### config.mk
export PLATFORM = sky130hd
export DESIGN_NAME = tccr_top
export DESIGN_NICKNAME = d
export VERILOG_FILES = /design/src/tccr_pkg.sv /design/src/tccr_top.sv
export SDC_FILE = /design/constraint.sdc
export NUM_CORES = 1
export LEC_CHECK = 0
export BUFFER_PORTS_ARGS = -buffer_cell sky130_fd_sc_hd__buf_2
export CAP_MARGIN = 25
export CELL_PAD_IN_SITES_DETAIL_PLACEMENT = 0
export CELL_PAD_IN_SITES_GLOBAL_PLACEMENT = 1
export CORE_MARGIN = 10
export CORE_UTILIZATION = 46
export DETAILED_ROUTE_END_ITERATION = 10
export PLACE_DENSITY_LB_ADDON = 0.2
export SLEW_MARGIN = 20
export SYNTH_ARGS = -nofsm -noshare
export SYNTH_HDL_FRONTEND = slang
export SYNTH_SLANG_ARGS = --single-unit
### constraint.sdc
create_clock -name clk -period 4.25 [get_ports clk]
set_clock_uncertainty 0.05 [all_clocks]
set_input_delay 0.85 -clock clk [delete_from_list [all_inputs] [get_ports clk]]
set_output_delay 0.85 -clock clk [all_outputs]
set_load 0.02 [all_outputs]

----------

INSTRUCTIONS TO FOLLOW
Begin at the line above that has "export CAP_MARGIN = 25" and stop after the line that has "export SYNTH_ARGS = -nofsm -noshare", copying each line exactly and adding nothing else.

SOLUTION BELOW
export CAP_MARGIN = 25
export CELL_PAD_IN_SITES_DETAIL_PLACEMENT = 0
export CELL_PAD_IN_SITES_GLOBAL_PLACEMENT = 1
export CORE_MARGIN = 10
export CORE_UTILIZATION = 46
export DETAILED_ROUTE_END_ITERATION = 10
export PLACE_DENSITY_LB_ADDON = 0.2
export SLEW_MARGIN = 20
export SYNTH_ARGS = -nofsm -noshare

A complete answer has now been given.